In my 25+ years of supporting/ensuring access to students with disabilities in higher education, I have witnessed, hundreds of times over, how well-meaning parents have unintentionally sabotaged their child’s success in their college and vocational pursuits, just because they weren’t aware of the following key points:
- Legal Differences: The Individuals with Disabilities Education Act (IDEA) does not apply to colleges and universities. Your child will now be requesting and receiving accommodations under the Americans with Disabilities Act (ADA) and Section 504 of the 1973 Rehabilitation Act. The difference between these laws is significant. The IDEA, for example, must guarantee that students will successfully transition through and graduate from the K-12 system. The ADA and Section 504 guarantee access. This is important because while the college or university will be expected to ensure that your child can participate fully (i.e., has access to) in all programs, activities and other educational opportunities, it will be your child’s responsibility to make use of the resources in order to meet the standards for success. In college, teachers do not seek out students for such things as missing assignments as they may in high school.
- The Shift from Child to Adult: Most first year college students are 18 years old, and considered to be an adult. Some information, such as grades and course assignments, therefore, may not be available to you, as a parent. Though you were likely a lead player in your student’s IEP or 504 Plan coordination, your student is now the lead player in the creation of his/her educational experience.
- Students who do well are invested in their education and have self-advocacy skills. They know what they need and are able to ask for it. As parents, we all want to protect our children. That’s our most important job! However, oftentimes, parents of students with disabilities try to shield their children by either keeping the disability-related information on the down-low, so that students don’t know what their challenges and/or needs are, or by speaking on behalf of their kids and not helping them learn to articulate their struggles and needs. Your student needs to learn about him/herself – what his disability is, what impact it has on him, and what accommodations he needs, before he goes to college.

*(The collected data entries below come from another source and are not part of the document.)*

<file path="config.mk">
export PLATFORM = sky130hd
export DESIGN_NAME = ahb_interconnect_flat
export DESIGN_NICKNAME = d
export VERILOG_FILES = /design/src/hdl/ahb_soc_pkg.sv /design/src/hdl/ahb_slave_if.sv /design/src/hdl/ahb_interconnect.sv /design/src/flat_wrapper.sv
export SDC_FILE = /design/constraint.sdc
export NUM_CORES = 1
export LEC_CHECK = 0
export ABC_AREA = 1
export BUFFER_PORTS_ARGS = -buffer_cell sky130_fd_sc_hd__buf_2
export CAP_MARGIN = 30
export CORE_AREA = 2 2 161 163
export DETAILED_ROUTE_END_ITERATION = 8
export DIE_AREA = 0 0 163 165
export GPL_ROUTABILITY_DRIVEN = 0
export SYNTH_ARGS = -nofsm -noshare
export SYNTH_HDL_FRONTEND = slang
export SYNTH_SLANG_ARGS = --single-unit
</file>
<file path="constraint.sdc">
create_clock -name HCLK -period 1.5 [get_ports HCLK]
set_input_delay 0.15 -clock HCLK [delete_from_list [all_inputs] [get_ports HCLK]]
set_output_delay 0.15 -clock HCLK [all_outputs]
set_load 0.01 [all_outputs]
</file>
## src/common/fm_pkg.sv

```systemverilog
`default_nettype none

package fm_pkg;

    localparam int op_sel_w = 6;
    localparam int env_w    = 9;
    localparam int sample_w = 13;

    ////////////////////
    // Sequencer and envelope states
    typedef enum logic [2:0] {
        st_reset,
        st_reset2,
        st_log_sin,
        st_exp,
        st_result,
        st_done,
        st_bus,
        st_start
    } fm_state_t;

    typedef enum logic [1:0] {
        eg_attack,
        eg_decay,
        eg_sustain,
        eg_release
    } eg_state_t;

    ////////////////////
    // Attribute words

    // Word 1 in the upper half, word 0 in the lower half
    typedef struct packed {
        logic [3:0] rr;
        logic [3:0] sl;
        logic [3:0] dr;
        logic [3:0] ar;
        logic [5:0] tl;
        logic [1:0] ksl;
        logic [3:0] mult;
        logic       ksr;
        logic       egt;
        logic       vib;
        logic       am;
        logic [2:0] ws;
    } op_attr_t;

    typedef struct packed {
        logic       chb;
        logic       cha;
        logic [2:0] fb;
        logic       cnt;
        logic       kon;
        logic [2:0] block;
        logic [9:0] fnum;
    } ch_attr_t;

    typedef struct packed {
        logic nts;
        logic dam;
        logic dvb;
    } mode_t;

endpackage

`default_nettype wire

```

## src/fm_voice/fm_op.sv

```systemverilog
`timescale 1ns/10ps
`default_nettype none

module fm_op import fm_pkg::*; (
    input  wire                        clk,
    input  wire  [2:0]                 ws,
    input  wire  [9:0]                 phase,
    input  wire  [env_w-1:0]           env,
    output logic signed [sample_w-1:0] result
);

    logic [7:0]  idx;
    logic [9:0]  u;
    logic [17:0] sq;
    logic [4:0]  lead;
    logic [17:0] norm;
    logic [4:0]  octave;
    logic [11:0] logsin;
    logic [12:0] q_att;
    logic        q_neg;
    logic        q_zero;
    logic [12:0] mant;
    logic [5:0]  shamt;
    logic [12:0] shifted;

    ////////////////////
    // Stage 1: log-sine plus attenuation

    // Mirror the second quarter
    assign idx = phase[8] ? ~phase[7:0] : phase[7:0];
    assign u   = {1'b0, idx, 1'b1};
    // Parabolic sine, u*(1024-u) scaled by 2^18
    assign sq  = u * (11'd1024 - {1'b0, u});

    always_comb begin
        lead = '0;
        for (int i = 0; i < 18; i++) begin
            if (sq[i]) begin
                lead = 5'(i);
            end
        end
    end

    // -log2 in 4.8 fixed point, mantissa taken as linear
    assign norm   = sq << (5'd17 - lead);
    assign octave = 5'd18 - lead;
    assign logsin = {octave[3:0], 8'd0} - {4'd0, norm[16:9]};

    always_ff @(posedge clk) begin
        q_att  <= {1'b0, logsin} + {1'b0, env, 3'b000};
        q_neg  <= phase[9];
        q_zero <= (env == '1) || (ws == 3'd1 && phase[9]);
    end

    ////////////////////
    // Stage 2: exponent and sign
    assign mant    = 13'd8191 - {1'b0, q_att[7:0], 4'b0000};
    assign shamt   = {1'b0, q_att[12:8]} + 1'b1;
    assign shifted = mant >> shamt;

    always_ff @(posedge clk) begin
        if (q_zero) begin
            result <= '0;
        end else if (q_neg) begin
            result <= -$signed({1'b0, shifted[11:0]});
        end else begin
            result <= $signed({1'b0, shifted[11:0]});
        end
    end

endmodule

`default_nettype wire

```

## config.mk

```make
export PLATFORM = sky130hd
export DESIGN_NAME = fm_op
export DESIGN_NICKNAME = d
export VERILOG_FILES = /design/src/common/fm_pkg.sv /design/src/fm_voice/fm_op.sv
export SDC_FILE = /design/constraint.sdc
export NUM_CORES = 1
export LEC_CHECK = 0
export BUFFER_PORTS_ARGS = -buffer_cell sky130_fd_sc_hd__buf_2
export CELL_PAD_IN_SITES_DETAIL_PLACEMENT = 1
export CELL_PAD_IN_SITES_GLOBAL_PLACEMENT = 2
export CORE_MARGIN = 5
export CORE_UTILIZATION = 38
export CTS_CLUSTER_DIAMETER = 100
export DETAILED_ROUTE_END_ITERATION = 8
export GPL_ROUTABILITY_DRIVEN = 0
export PLACE_DENSITY_LB_ADDON = 0.1
export RECOVER_POWER = 100
export SLEW_MARGIN = 20
export SYNTH_ARGS = -nofsm -noshare
export SYNTH_HDL_FRONTEND = slang
export SYNTH_SLANG_ARGS = --single-unit
```

## constraint.sdc

```tcl
create_clock -name clk -period 14.7 [get_ports clk]
set_clock_uncertainty 0.2 [all_clocks]
set_input_delay 2.94 -clock clk [delete_from_list [all_inputs] [get_ports clk]]
set_output_delay 2.94 -clock clk [all_outputs]
set_load 0.02 [all_outputs]
```

# After elaboration in Yosys (flattened, before gate mapping)

Cells that the tools add are included.

Logic and storage cells: 42
Flip-flop bits (word level): 28
Output and inout bits: 13
Input bits: 23

Reduce and logical (&&, ||, !) cells: 3
Add/sub/neg operators: 8
Multiply operators: 1
Bitwise gates (word level): 2
Mux-type cells: 19
Equal/unequal tests: 2
Shifts and indexed selects: 2

Operators by type and width:

| cell                   | count |
|---|---|
| $mux 5                 | 16 |
| $mul 10x12->18         | 1 |
| $shl 18x5->17          | 1 |
| $add 12x12->13         | 1 |
| $neg 12->13            | 1 |
| $shr 13x6->12          | 1 |
| $sub 13x12->13 const A | 1 |
| $mux 12                | 1 |
| $sub 11x9->12 const A  | 1 |
| $sub 12x8->12          | 1 |
| $eq 9x9->1 const B     | 1 |
| $mux 8                 | 1 |
| $not 8->8              | 1 |
| $add 5x1->6 const B    | 1 |
| $sub 5x5->5 const A    | 1 |
| $sub 2x4->4 const A    | 1 |
| $eq 3x1->1 const B     | 1 |
| $reduce_or 2->1        | 1 |
| $logic_and 1x1->1      | 1 |
| $logic_or 1x1->1       | 1 |
| $mux 1                 | 1 |
| $not 1->1              | 1 |

# Longest topological paths before layout

Word-level depth: 25
Mapped depth: 44
Mapped depth without buffers: 38

# Least setup slack after synthesis

No wires, ideal clock.

Path type: input to register
From: input port phase[8]
To: register q_att[12]
Library setup time: 117 ps
Data arrival time: 12150 ps
Stages: 40
Data required time: 14383 ps
Path slack: 2233 ps
Path buffers: 3
Cell sequence: buf_2 -> xnor2_1 -> clkinv_1 -> ha_1 -> inv_1 -> ha_1 -> a31o_2 -> fa_1 -> ha_1 -> fa_1 -> inv_1 -> fa_1 -> inv_1 -> ha_1 -> or2_1 -> a41o_4 -> a2111oi_0 -> o21bai_1 -> [... 4 more ...] -> ha_1 -> clkbuf_1 -> xnor2_2 -> o31ai_1 -> o21ai_0 -> ha_1 -> and3_1 -> xor2_1 -> ha_1 -> a21o_1 -> a21oi_1 -> o21bai_1 -> a21oi_1 -> o21bai_1 -> a21oi_1 -> nor2b_1 -> o21ai_0 -> nand2b_1

Longest elaborated chain between the ends: 24
Elaborated cells on any way between the ends: 25
Those cells by class: add/sub: 5; mul: 1; shift: 1; mux: 18

Ends and longest elaborated chain:

| item                   | line        | source |
|---|---|---|
| start: declaration     | fm_op.sv:7  | `input wire [9:0] phase,` |
| $mux 8 *               | fm_op.sv:30 | `assign idx = phase[8] ? ~phase[7:0] : phase[7:0];` |
| $sub 11x9->12          | fm_op.sv:33 | `assign sq = u * (11'd1024 - {1'b0, u});` |
| $mul 10x12->18 *       | fm_op.sv:33 |  |
| $mux 1                 | fm_op.sv:38 | `if (sq[i]) begin` |
| $mux 5 (16 in series)  | fm_op.sv:38 |  |
| $sub 5x5->5            | fm_op.sv:45 | `assign norm = sq << (5'd17 - lead);` |
| $shl 18x5->17          | fm_op.sv:45 |  |
| $sub 12x8->12 *        | fm_op.sv:47 | `assign logsin = {octave[3:0], 8'd0} - {4'd0, norm[16:9]};` |
| $add 12x12->13 *       | fm_op.sv:50 | `q_att <= {1'b0, logsin} + {1'b0, env, 3'b000};` |
| end signal: assignment | fm_op.sv:50 |  |
| end: declaration       | fm_op.sv:19 | `logic [12:0] q_att;` |

Mark *: on every way between the ends. The rest lies on a longest branch, timed or not.
A chain may end at the register's enable or synchronous reset.

# Worst setup path in the final report

Ends and elaborated chain as after synthesis.

==> flow_summary.yaml <==
global_route:
  grt_pass1_wl_mm: 24.4
  grt_usage_pct: 17.7
  antenna_found_initial: 0
  overflow: 0
  grt_max_degree: 19
  first_global_vias: 4998
drt:
  drc_errors: 0
  via_per_inst: 5.36
  route.met3.wl_um: 381
  wl_met2_mm: 7.44
  drtIter0Drc: 168
  routed_wl_mm: 14.4
  top_layer: "met4"
  wire_per_inst_um: 16.5
  dr.pass1.iters: 4
  drt.antenna.violating_nets: 0
  vias: 4675
  m1WireLength_mm: 6.46
sta:
  relSlewSlack_pct: 54.2
  setup_viol_count_final: 0
  rsz0062_at_grt: "false"
  worstMarginPinSlew_ns: 0.680
  final_max_slew_viol_count: 0
  tns_ns: 0
  fmax_mhz: 74.0
  fin_crit_sh_pct: 91.9
  period_minus_slack_ns: 13.50
  hold_violations: 0
clocking:
  clk_pin_slew_ns: 0.07
  cts_tree: "yes"
  clock_path_buffers: 2
  cts_hold_buf: 0
  postCtsSetupBuffers: 0
  clock_sinks: 28
  cts_max_level: 1
  insertion_delay_ns: 0.26
  ctsResizeCount: 0
  cts-root-buf: "clkbuf_16"
  cts_made_buffers: 3
yosys:
  syn_nets: 804
  synth_seq_area_share_pct: 10.3
  yosysMostFrequentCell: "inv_1"
  postSynth.asyncResetShare_pct: 0
  synth_top_area_cell: "ha_1"
  synth_common_cells: "75 x inv_1, 74 x ha_1, 72 x nor2_1"
  synth_area_leaders: "ha_1 17%, fa_1 15%, dfxtp_1 10%"
  yosysTopAreaCellShare_pct: 17.0
  netlist_instances: 665
  syn_area_sq_um: 5450
  yosysUniqueCellTypes: 79
  synth_area_per_cell_sq_um: 8.19
  synth_edf_count: 0
  synth_warnings: 0
  ys_ff_latch: 28
  synth-main-ff-cell: "dfxtp_1"
critical_path:
  critPathSlowestCell: "o21ai_0"
  critical_path_class: "primary input to flip-flop"
  crit_cells: 39
  cp_num_buf_inv: 6
  cp-startpoint: "phase[8]"
  crit_end: "q_att[12]"
  required_ns: 14.65
  r2r_end: "result[10]"
  worstReg2RegStart: "q_att[8]"
  reg2reg_setup_slack_ns: 11.46
  reg2reg_depth: 15
  worstPathArrival_ns: 13.46
  cp_max_fo: 16
  critPathMaxStageDelay_ns: 0.58
  critPathMostFrequentCell: "ha_1"
  startpoint_type: "primary input"
  cp-end-kind: "flip-flop"
  critPathTopFamily: "adder cells"
final_layout:
  drive_gt1_share_pct: 9.39
  insertedDiodeCount: 0
  syn2layout_area_growth_pct: 8.43
  nets: 832
flow_run:
  cap_violations: 0
min_path:
  hold_class: "flip-flop to flip-flop"
floorplanning:
  start_util_pct: 39.0
  core_area_sq_um: 14000
  io_pins: 36
  dieHeight_um: 130
  row_count: 43
  die_w_um: 130
  dieArea_sq_um: 16800
placement:
  io_buffers: 35
  dp_hpwl_mm: 12.3
outcome:
  status: "completed"
## registers in the layout, indices dropped and copies added (netlist names)
| signal | count |
|---|---|
| q_neg | 1 |
| result | 13 |
| q_att | 13 |
| q_zero | 1 |
## kinds of logic (layout without fill, tap and decap cells)
logic type	after synthesis	count (layout)	share of synthesized area (%)
fa+ha+maj	116	116	32.4
xor+xnor	61	61	10.4
flops	28	28	10.3
simple gates	204	204	18.1
buf+inv	101	128	7.19
mux	16	16	3.05
compound gates	139	139	18.6
## worst reg2reg max path, delay by kind of cell (launching register included)
kind	cells	cell delay, ns
compound gates	3	0.44
xor+xnor	1	0.15
fa+ha+maj	1	0.19
buf+inv	1	0.07
flops	1	0.71
mux	1	0.41
simple gates	8	0.95
## worst min-delay path by stage
stage	depth (start not counted)	startpoint	end
3_3_place_gp	1	q_zero	result[10]
5_1_grt	1	q_zero	result[8]
6_report	1	q_zero	result[8]
3_5_place_dp	1	q_zero	result[1]
4_1_cts	1	q_zero	result[6]
2_1_floorplan	1	q_zero	result[1]
## layout by cell type, fill, tap and decap left out, drive strengths merged, types with 6 or more instances in the layout
master,count
mux2i,11
clkbuf,18
nor2b,7
o21bai,6
ha,74
xnor2,39
inv,77
a21oi,30
fa,42
nand2b,12
xor2,22
a21o,8
nand2,59
nand3,9
o31ai,6
a211oi,11
dfxtp,28
buf,28
o21ai,30
nor3,11
nor2,72
## per-layer routing
metal / GRT usage, % / vias up
li1: - / 2306
met1: 22.9 / 2301
met2: 33.4 / 61
met3: 0.778 / 7
met4: 2.14 / 0
met5: 0 / -
## layout make-up
| type | instances | area (sq um) |
|---|---|---|
| clock buffer | 3 | 75.1 |
| fill | 1743 | 8080 |
| tap | 180 | 225 |
| sequential | 28 | 561 |
| inverter | 81 | 304 |
| multi-input combinational | 536 | 4500 |
| timing repair buffer | 43 | 216 |
| clock inverter | 1 | 30.0 |
## stage by stage
stage | hold WS (ns) | instances | instance area, sq um | utilization (%) | setup slack (ns)
6_report | 0.420 | 872 | 5910 | 42.2 | 1.20
5_1_grt | 0.472 | 872 | 5910 | 42.2 | 0.367
4_1_cts | 0.428 | 872 | 5930 | 42.4 | 1.43
3_5_place_dp | 0.409 | 868 | 5830 | 41.7 | 1.19
3_3_place_gp | 0.402 | 868 | 5830 | 41.7 | 1.50
2_1_floorplan | 0.225 | 665 | 5450 | - | 2.23
Power is not shown: default switching activity piles up to over one toggle a cycle in this logic, so the estimate is an artifact.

- There is a difference between accommodations and support services. Parents and students often come to college thinking that accommodations (extensions on assignments, flexible attendance, extended time on exams, etc.) are needed so that the student can be successful in his/her classes. This is not the case.

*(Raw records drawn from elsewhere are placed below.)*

[config.mk]
export PLATFORM = sky130hd
export DESIGN_NAME = fm_phase
export DESIGN_NICKNAME = d
export VERILOG_FILES = /design/src/common/fm_pkg.sv /design/src/fm_voice/fm_phase.sv
export SDC_FILE = /design/constraint.sdc
export NUM_CORES = 1
export LEC_CHECK = 0
export ABC_AREA = 1
export BUFFER_PORTS_ARGS = -buffer_cell sky130_fd_sc_hd__buf_2
export CORE_MARGIN = 2
export CORE_UTILIZATION = 46
export DETAILED_ROUTE_END_ITERATION = 10
export REMOVE_ABC_BUFFERS = 1
export SLEW_MARGIN = 40
export SYNTH_ARGS = -nofsm -noshare
export SYNTH_HDL_FRONTEND = slang
export SYNTH_SLANG_ARGS = --single-unit
[constraint.sdc]
create_clock -name clk -period 4.8 [get_ports clk]
set_input_delay 0.72 -clock clk [delete_from_list [all_inputs] [get_ports clk]]
set_output_delay 0.72 -clock clk [all_outputs]
set_load 0.01 [all_outputs]
File: config.mk
export PLATFORM = sky130hd
export DESIGN_NAME = fm_eg
export DESIGN_NICKNAME = d
export VERILOG_FILES = /design/src/common/fm_pkg.sv /design/src/fm_voice/fm_eg.sv
export SDC_FILE = /design/constraint.sdc
export NUM_CORES = 1
export LEC_CHECK = 0
export ABC_AREA = 1
export BUFFER_PORTS_ARGS = -buffer_cell sky130_fd_sc_hd__buf_2
export CAP_MARGIN = 20
export CORE_MARGIN = 10
export CORE_UTILIZATION = 35
export CTS_CLUSTER_SIZE = 25
export DETAILED_ROUTE_END_ITERATION = 12
export HOLD_SLACK_MARGIN = 0.08
export PLACE_DENSITY = 0.6
export SLEW_MARGIN = 20
export SYNTH_ARGS = -nofsm -noshare
export SYNTH_HDL_FRONTEND = slang
export SYNTH_SLANG_ARGS = --single-unit
File: constraint.sdc
create_clock -name clk -period 9.73 [get_ports clk]
set_input_delay 0.973 -clock clk [delete_from_list [all_inputs] [get_ports clk]]
set_output_delay 0.973 -clock clk [all_outputs]
set_load 0.01 [all_outputs]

Accommodations are approved for access, to help level the playing field for students with disabilities. Therefore, certain accommodations will not be approved, unless it is clear that the accommodation will remove a barrier, and/or will help to mitigate the impact of a disability.
Support Services (tutoring, mentoring, etc.) are not accommodations, but are designed to increase the chances for the student’s success. While disability accommodations are a legal requirement for post-secondary institutions, colleges and universities vary with respect to the quantity and quality of the support services they provide.